Heard this over on the train - what do people think about this?

  • Lot of people are appreciative of the health care workers but then they had stable jobs during COVID-
  • What about equity vs equality
  • Is this the best way to spend tax money
  • Why is the government spending big post elections or is there a state one coming?

Personally I'm half half

Poll Options

  • 91
    Yes they should receive a bonus
  • 29
    No shouldnt receive a bonus because they have 'stable' jobs during COVID etc
  • 1
    No should spend it on the low income families instead
  • 2
    Should go into buying OLED TVs for everyone
  • 7
    Should be 4K not 3K

Comments

  • +3

    There should simply be a 'no because it was there job'. Are they going to give every front line and public service employee a bonus?

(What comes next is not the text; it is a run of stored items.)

Context: an optimization exercise on an open-source flow, tuned for small area, a short achievable clock period and few clock cycles per item. The choices shown serve that exercise and are no tape-out recipe.
Only simulation tests tie the RTL to the original design; equivalence was not proved.

===== flow/design.v =====
`default_nettype none
package keccak_pkg;
  localparam int lane_w     = 64;
  localparam int n_rounds   = 24;
  localparam int rate_w     = 1088;
  localparam int capacity_w = 512;
  typedef logic [25*lane_w-1:0] state_t;
  typedef logic [lane_w-1:0] lane_t;
  typedef logic [4:0] round_idx_t;
  typedef enum logic {
    idle,
    run
  } perm_state_e;
  function automatic lane_t round_const(round_idx_t r);
    case (r)
      5'd0: round_const = 64'h0000_0000_0000_0001;
      5'd1: round_const = 64'h0000_0000_0000_8082;
      5'd2: round_const = 64'h8000_0000_0000_808a;
      5'd3: round_const = 64'h8000_0000_8000_8000;
      5'd4: round_const = 64'h0000_0000_0000_808b;
      5'd5: round_const = 64'h0000_0000_8000_0001;
      5'd6: round_const = 64'h8000_0000_8000_8081;
      5'd7: round_const = 64'h8000_0000_0000_8009;
      5'd8: round_const = 64'h0000_0000_0000_008a;
      5'd9: round_const = 64'h0000_0000_0000_0088;
      5'd10: round_const = 64'h0000_0000_8000_8009;
      5'd11: round_const = 64'h0000_0000_8000_000a;
      5'd12: round_const = 64'h0000_0000_8000_808b;
      5'd13: round_const = 64'h8000_0000_0000_008b;
      5'd14: round_const = 64'h8000_0000_0000_8089;
      5'd15: round_const = 64'h8000_0000_0000_8003;
      5'd16: round_const = 64'h8000_0000_0000_8002;
      5'd17: round_const = 64'h8000_0000_0000_0080;
      5'd18: round_const = 64'h0000_0000_0000_800a;
      5'd19: round_const = 64'h8000_0000_8000_000a;
      5'd20: round_const = 64'h8000_0000_8000_8081;
      5'd21: round_const = 64'h8000_0000_0000_8080;
      5'd22: round_const = 64'h0000_0000_8000_0001;
      5'd23: round_const = 64'h8000_0000_8000_8008;
      default: round_const = '0;
    endcase
  endfunction
  function automatic int unsigned rho_offset(int unsigned i);
    case (i)
      0: rho_offset = 0;
      1: rho_offset = 1;
      2: rho_offset = 62;
      3: rho_offset = 28;
      4: rho_offset = 27;
      5: rho_offset = 36;
      6: rho_offset = 44;
      7: rho_offset = 6;
      8: rho_offset = 55;
      9: rho_offset = 20;
      10: rho_offset = 3;
      11: rho_offset = 10;
      12: rho_offset = 43;
      13: rho_offset = 25;
      14: rho_offset = 39;
      15: rho_offset = 41;
      16: rho_offset = 45;
      17: rho_offset = 15;
      18: rho_offset = 21;
      19: rho_offset = 8;
      20: rho_offset = 18;
      21: rho_offset = 2;
      22: rho_offset = 61;
      23: rho_offset = 56;
      24: rho_offset = 14;
      default: rho_offset = 0;
    endcase
  endfunction
  function automatic lane_t lane_byte_swap(lane_t v);
    lane_t r;
    for (int b = 0; b < lane_w / 8; b++)
    begin
      r[b*8 +: 8] = v[(lane_w/8 - 1 - b)*8 +: 8];
    end
    lane_byte_swap = r;
  endfunction
endpackage
`default_nettype wire
`default_nettype none
package miner_pkg;
  localparam int header_w     = 608;
  localparam int nonce_w      = 32;
  localparam int target_w     = 64;
  localparam int digest_w     = 256;
  localparam int digest_lanes = 4;
  typedef logic [header_w-1:0] header_t;
  typedef logic [nonce_w-1:0]  nonce_t;
  typedef logic [target_w-1:0] target_t;
  typedef logic [digest_w-1:0] digest_t;
  typedef struct packed {
    header_t header;
    nonce_t  nonce;
  } msg_t;
  localparam logic [7:0] pad_first_byte = 8'h01;
  localparam logic [7:0] pad_last_byte  = 8'h80;
endpackage
`default_nettype wire
`default_nettype none
module keccak_pad
(
  input  miner_pkg::msg_t   msg,
  output keccak_pkg::state_t state
);
  logic [keccak_pkg::rate_w-1:0] rate_block;
  logic [keccak_pkg::rate_w-1:0] rate_lanes;
  assign rate_block = {
    msg,
    miner_pkg::pad_first_byte,
    {(keccak_pkg::rate_w - (miner_pkg::header_w + miner_pkg::nonce_w) - 16){1'b0}},
    miner_pkg::pad_last_byte
  };
  always_comb
  begin
    for (int w = 0; w < keccak_pkg::rate_w / keccak_pkg::lane_w; w++)
    begin
      rate_lanes[w*keccak_pkg::lane_w +: keccak_pkg::lane_w] = keccak_pkg::lane_byte_swap(rate_block[w*keccak_pkg::lane_w +: keccak_pkg::lane_w]);
    end
  end
  assign state = {rate_lanes, {keccak_pkg::capacity_w{1'b0}}};
endmodule
`default_nettype wire
`default_nettype none
module keccak_round
(
  input  keccak_pkg::state_t     state_in,
  input  keccak_pkg::round_idx_t round,
  output keccak_pkg::state_t     state_out
);
  keccak_pkg::lane_t a   [5][5];
  keccak_pkg::lane_t b   [5][5];
  keccak_pkg::lane_t chi [5][5];
  keccak_pkg::lane_t par [5];
  keccak_pkg::lane_t mix [5];
  function automatic keccak_pkg::lane_t rotl(keccak_pkg::lane_t v, int unsigned n);
    rotl = (v << n) | (v >> (keccak_pkg::lane_w - n));
  endfunction
  always_comb
  begin
    for (int y = 0; y < 5; y++)
    begin
      for (int x = 0; x < 5; x++)
      begin
        a[x][y] = state_in[(24 - (5*y + x))*keccak_pkg::lane_w +: keccak_pkg::lane_w];
      end
    end
    for (int x = 0; x < 5; x++)
    begin
      par[x] = a[x][0] ^ a[x][1] ^ a[x][2] ^ a[x][3] ^ a[x][4];
    end
    for (int x = 0; x < 5; x++)
    begin
      mix[x] = par[(x + 4) % 5] ^ rotl(par[(x + 1) % 5], 1);
    end
    for (int y = 0; y < 5; y++)
    begin
      for (int x = 0; x < 5; x++)
      begin
        b[y][(2*x + 3*y) % 5] = rotl(a[x][y] ^ mix[x], keccak_pkg::rho_offset(5*y + x));
      end
    end
    for (int y = 0; y < 5; y++)
    begin
      for (int x = 0; x < 5; x++)
      begin
        chi[x][y] = b[x][y] ^ (~b[(x + 1) % 5][y] & b[(x + 2) % 5][y]);
      end
    end
    chi[0][0] = chi[0][0] ^ keccak_pkg::round_const(round);
    for (int y = 0; y < 5; y++)
    begin
      for (int x = 0; x < 5; x++)
      begin
        state_out[(24 - (5*y + x))*keccak_pkg::lane_w +: keccak_pkg::lane_w] = chi[x][y];
      end
    end
  end
endmodule
`default_nettype wire
`default_nettype none
module keccak_permutation
(
  input  logic   clk,
  input  logic   arst_n,
  input  logic   start,
  input  keccak_pkg::state_t init_state,
  output logic   busy,
  output logic   load,
  output logic   perm_done,
  output keccak_pkg::state_t perm_state
);
  logic                    load_q;
  logic                    busy_q;
  logic                    last_q;
  keccak_pkg::round_idx_t  round_q;
  keccak_pkg::state_t      state_q;
  keccak_pkg::state_t      round_out;
  assign load = load_q;
  assign busy = busy_q;
  keccak_round round0 (
    .state_in  (state_q),
    .round     (round_q),
    .state_out (round_out)
  );
  always_ff @(posedge clk or negedge arst_n)
  begin
    if (!arst_n)
    begin
      load_q  <= 1'b1;
      busy_q  <= 1'b0;
      last_q  <= 1'b0;
      round_q <= '0;
    end
    else
    begin
      if (load_q)
      begin
        load_q  <= !start;
        busy_q  <= start;
        last_q  <= 1'b0;
        round_q <= '0;
      end
      else
      begin
        load_q  <= (round_q == keccak_pkg::round_idx_t'(keccak_pkg::n_rounds - 2));
        busy_q  <= (round_q != keccak_pkg::round_idx_t'(keccak_pkg::n_rounds - 2));
        last_q  <= (round_q == keccak_pkg::round_idx_t'(keccak_pkg::n_rounds - 2));
        round_q <= round_q + 1'b1;
      end
    end
  end
  always_ff @(posedge clk)
  begin
    if (load_q)
      state_q <= init_state;
    else
      state_q <= round_out;
  end
  assign perm_done  = last_q;
  assign perm_state = round_out;
endmodule
`default_nettype wire
`default_nettype none
module hash_target_check
(
  input  logic    clk,
  input  logic    arst_n,
  input  logic    perm_done,
  input  keccak_pkg::state_t  perm_state,
  input  miner_pkg::target_t target,
  output logic    done,
  output miner_pkg::digest_t digest,
  output logic    match
);
  miner_pkg::digest_t digest_next;
  logic                match_next;
  logic                held;
  miner_pkg::target_t  target_held;
  always_comb
  begin
    for (int i = 0; i < miner_pkg::digest_lanes; i++)
    begin
      digest_next[(miner_pkg::digest_lanes - 1 - i)*keccak_pkg::lane_w +: keccak_pkg::lane_w] =
        keccak_pkg::lane_byte_swap(perm_state[(24 - i)*keccak_pkg::lane_w +: keccak_pkg::lane_w]);
    end
  end
  logic [63:0] gt_l0, eq_l0;
  logic [31:0] gt_l1, eq_l1;
  logic [15:0] gt_l2, eq_l2;
  logic [7:0]  gt_l3, eq_l3;
  logic [7:0]  gt_q, eq_q;
  logic [3:0]  gt_l4, eq_l4;
  logic [1:0]  gt_l5, eq_l5;
  logic        cmp_q;
  always_comb
  begin
    for (int i = 0; i < 64; i++)
    begin
      gt_l0[i] = digest[i] & ~target_held[i];
      eq_l0[i] = ~(digest[i] ^ target_held[i]);
    end
    for (int i = 0; i < 32; i++)
    begin
      gt_l1[i] = gt_l0[2*i+1] | (eq_l0[2*i+1] & gt_l0[2*i]);
      eq_l1[i] = eq_l0[2*i+1] & eq_l0[2*i];
    end
    for (int i = 0; i < 16; i++)
    begin
      gt_l2[i] = gt_l1[2*i+1] | (eq_l1[2*i+1] & gt_l1[2*i]);
      eq_l2[i] = eq_l1[2*i+1] & eq_l1[2*i];
    end
    for (int i = 0; i < 8; i++)
    begin
      gt_l3[i] = gt_l2[2*i+1] | (eq_l2[2*i+1] & gt_l2[2*i]);
      eq_l3[i] = eq_l2[2*i+1] & eq_l2[2*i];
    end
    for (int i = 0; i < 4; i++)
    begin
      gt_l4[i] = gt_q[2*i+1] | (eq_q[2*i+1] & gt_q[2*i]);
      eq_l4[i] = eq_q[2*i+1] & eq_q[2*i];
    end
    for (int i = 0; i < 2; i++)
    begin
      gt_l5[i] = gt_l4[2*i+1] | (eq_l4[2*i+1] & gt_l4[2*i]);
      eq_l5[i] = eq_l4[2*i+1] & eq_l4[2*i];
    end
    match_next = ~(gt_l5[1] | (eq_l5[1] & gt_l5[0]));
  end
  always_ff @(posedge clk or negedge arst_n)
  begin
    if (!arst_n)
    begin
      held  <= 1'b0;
      cmp_q <= 1'b0;
      done  <= 1'b0;
    end
    else
    begin
      held  <= perm_done;
      cmp_q <= held;
      done  <= cmp_q;
    end
  end
  always_ff @(posedge clk)
  begin
    target_held <= target;
    gt_q        <= gt_l3;
    eq_q        <= eq_l3;
    match       <= match_next;
    if (perm_done)
      digest <= digest_next;
  end
endmodule
`default_nettype wire
`default_nettype none
module keccak_miner_core
(
  input  logic          clk,
  input  logic          arst_n,
  input  logic          start,
  input  logic [607:0]  header,
  input  logic [31:0]   nonce,
  input  logic [63:0]   target,
  output logic          busy,
  output logic          done,
  output logic          match,
  output logic [255:0]  digest
);
  miner_pkg::msg_t   msg;
  keccak_pkg::state_t init_state;
  keccak_pkg::state_t perm_state;
  logic   perm_done;
  logic   load;
  miner_pkg::target_t target_q;
  always_ff @(posedge clk)
  begin
    if (load)
      target_q <= target;
  end
  assign msg.header = header;
  assign msg.nonce  = nonce;
  keccak_pad pad0 (
    .msg   (msg),
    .state (init_state)
  );
  keccak_permutation perm0 (
    .clk        (clk),
    .arst_n     (arst_n),
    .start      (start),
    .init_state (init_state),
    .busy       (busy),
    .load       (load),
    .perm_done  (perm_done),
    .perm_state (perm_state)
  );
  hash_target_check check0 (
    .clk        (clk),
    .arst_n     (arst_n),
    .perm_done  (perm_done),
    .perm_state (perm_state),
    .target     (target_q),
    .done       (done),
    .digest     (digest),
    .match      (match)
  );
endmodule
`default_nettype wire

    Hypocritical when they can't even secure a half decent pay rise.

    • +3

      Yeah though i sort of think like if you did well in a private sector you would get a bonus- so similar>?

      • +4

        Define do well?

        And why only them? Cops putting up with frankly nutbags for 2 years, teachers dealing with flip flopping education, public service still chronically understaffed (just ask the Passport Office).

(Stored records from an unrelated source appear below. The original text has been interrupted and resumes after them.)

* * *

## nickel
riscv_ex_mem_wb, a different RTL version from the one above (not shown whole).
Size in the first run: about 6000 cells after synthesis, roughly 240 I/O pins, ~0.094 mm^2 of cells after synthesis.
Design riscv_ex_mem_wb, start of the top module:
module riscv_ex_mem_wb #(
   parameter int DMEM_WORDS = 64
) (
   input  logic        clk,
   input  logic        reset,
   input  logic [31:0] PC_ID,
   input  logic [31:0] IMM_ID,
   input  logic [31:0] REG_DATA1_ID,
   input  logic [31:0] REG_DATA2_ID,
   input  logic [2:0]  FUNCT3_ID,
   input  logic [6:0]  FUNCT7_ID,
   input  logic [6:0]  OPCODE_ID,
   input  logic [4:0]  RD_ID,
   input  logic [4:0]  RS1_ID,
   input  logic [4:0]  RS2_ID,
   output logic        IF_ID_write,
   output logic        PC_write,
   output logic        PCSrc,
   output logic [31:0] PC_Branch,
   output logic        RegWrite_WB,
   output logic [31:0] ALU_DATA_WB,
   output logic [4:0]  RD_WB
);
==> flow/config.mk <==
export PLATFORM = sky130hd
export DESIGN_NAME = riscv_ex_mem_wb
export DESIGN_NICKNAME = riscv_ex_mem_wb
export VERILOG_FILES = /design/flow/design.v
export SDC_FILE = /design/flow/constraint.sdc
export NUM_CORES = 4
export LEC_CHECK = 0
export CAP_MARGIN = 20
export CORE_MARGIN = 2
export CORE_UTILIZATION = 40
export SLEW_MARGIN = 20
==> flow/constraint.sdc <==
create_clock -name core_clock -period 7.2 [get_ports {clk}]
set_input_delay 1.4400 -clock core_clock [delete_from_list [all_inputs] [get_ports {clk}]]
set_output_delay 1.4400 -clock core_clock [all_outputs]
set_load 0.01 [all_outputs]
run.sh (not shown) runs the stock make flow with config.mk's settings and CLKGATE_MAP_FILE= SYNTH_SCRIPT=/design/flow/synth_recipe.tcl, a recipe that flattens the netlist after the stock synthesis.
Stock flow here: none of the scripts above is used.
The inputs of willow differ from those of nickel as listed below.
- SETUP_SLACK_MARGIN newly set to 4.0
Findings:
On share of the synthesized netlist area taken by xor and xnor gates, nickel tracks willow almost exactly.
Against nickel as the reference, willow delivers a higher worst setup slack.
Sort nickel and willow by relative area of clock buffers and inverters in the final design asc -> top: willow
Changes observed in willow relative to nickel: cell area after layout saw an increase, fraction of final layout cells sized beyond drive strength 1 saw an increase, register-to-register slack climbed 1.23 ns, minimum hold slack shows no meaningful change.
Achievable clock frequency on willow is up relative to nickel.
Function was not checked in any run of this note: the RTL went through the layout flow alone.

        Sick of giving away taxpayer hand outs that are only there for headline grabs and yet wages aren't moving in real terms at all.

      • Weren’t you a nurse at one point before you arc’d up at that junkie and got fired? Tough break but better than working in ED with all these covid patients coming in.

      • Complaining about your job being too hard when most people didn't even have a job anymore is just the height of self absorption.

        Like having to work with women?

        • I don't mind working with women. I met one of my past gf's at work.

          When those women exhibit toxic behaviour and force their humbled attitudes onto everyone's work, yeah it becomes a problem, just like when (male) assholes perform similar antics at the office.

          It's almost as if some people can make your job less pleasant no matter what sex they are.

      • +10

        The government spent tens of billions of dollars on Jobseeker and Jobkeeper so those who lost their job still had decent levels of pay and could sit at home doing nothing while collecting it.

        I'm sure plenty of nurses and doctors if, given the choice, would have preferred to sit at home on jobkeeper than go work in a hospital during a pandemic.

        • -1

          $1250 a fortnight is chump change for the inflated prices the government is responsible for. While it was a rort and actively punished people who worked, it's hardly reasonable when you stopped business owners or contractors from making what they'd usually pocket. Some of those businesses shut down and never reopened, because global suppliers don't care about COVID. If you can't fulfill orders, they'll cancel their contract and find someone India or Philipines to do it instead.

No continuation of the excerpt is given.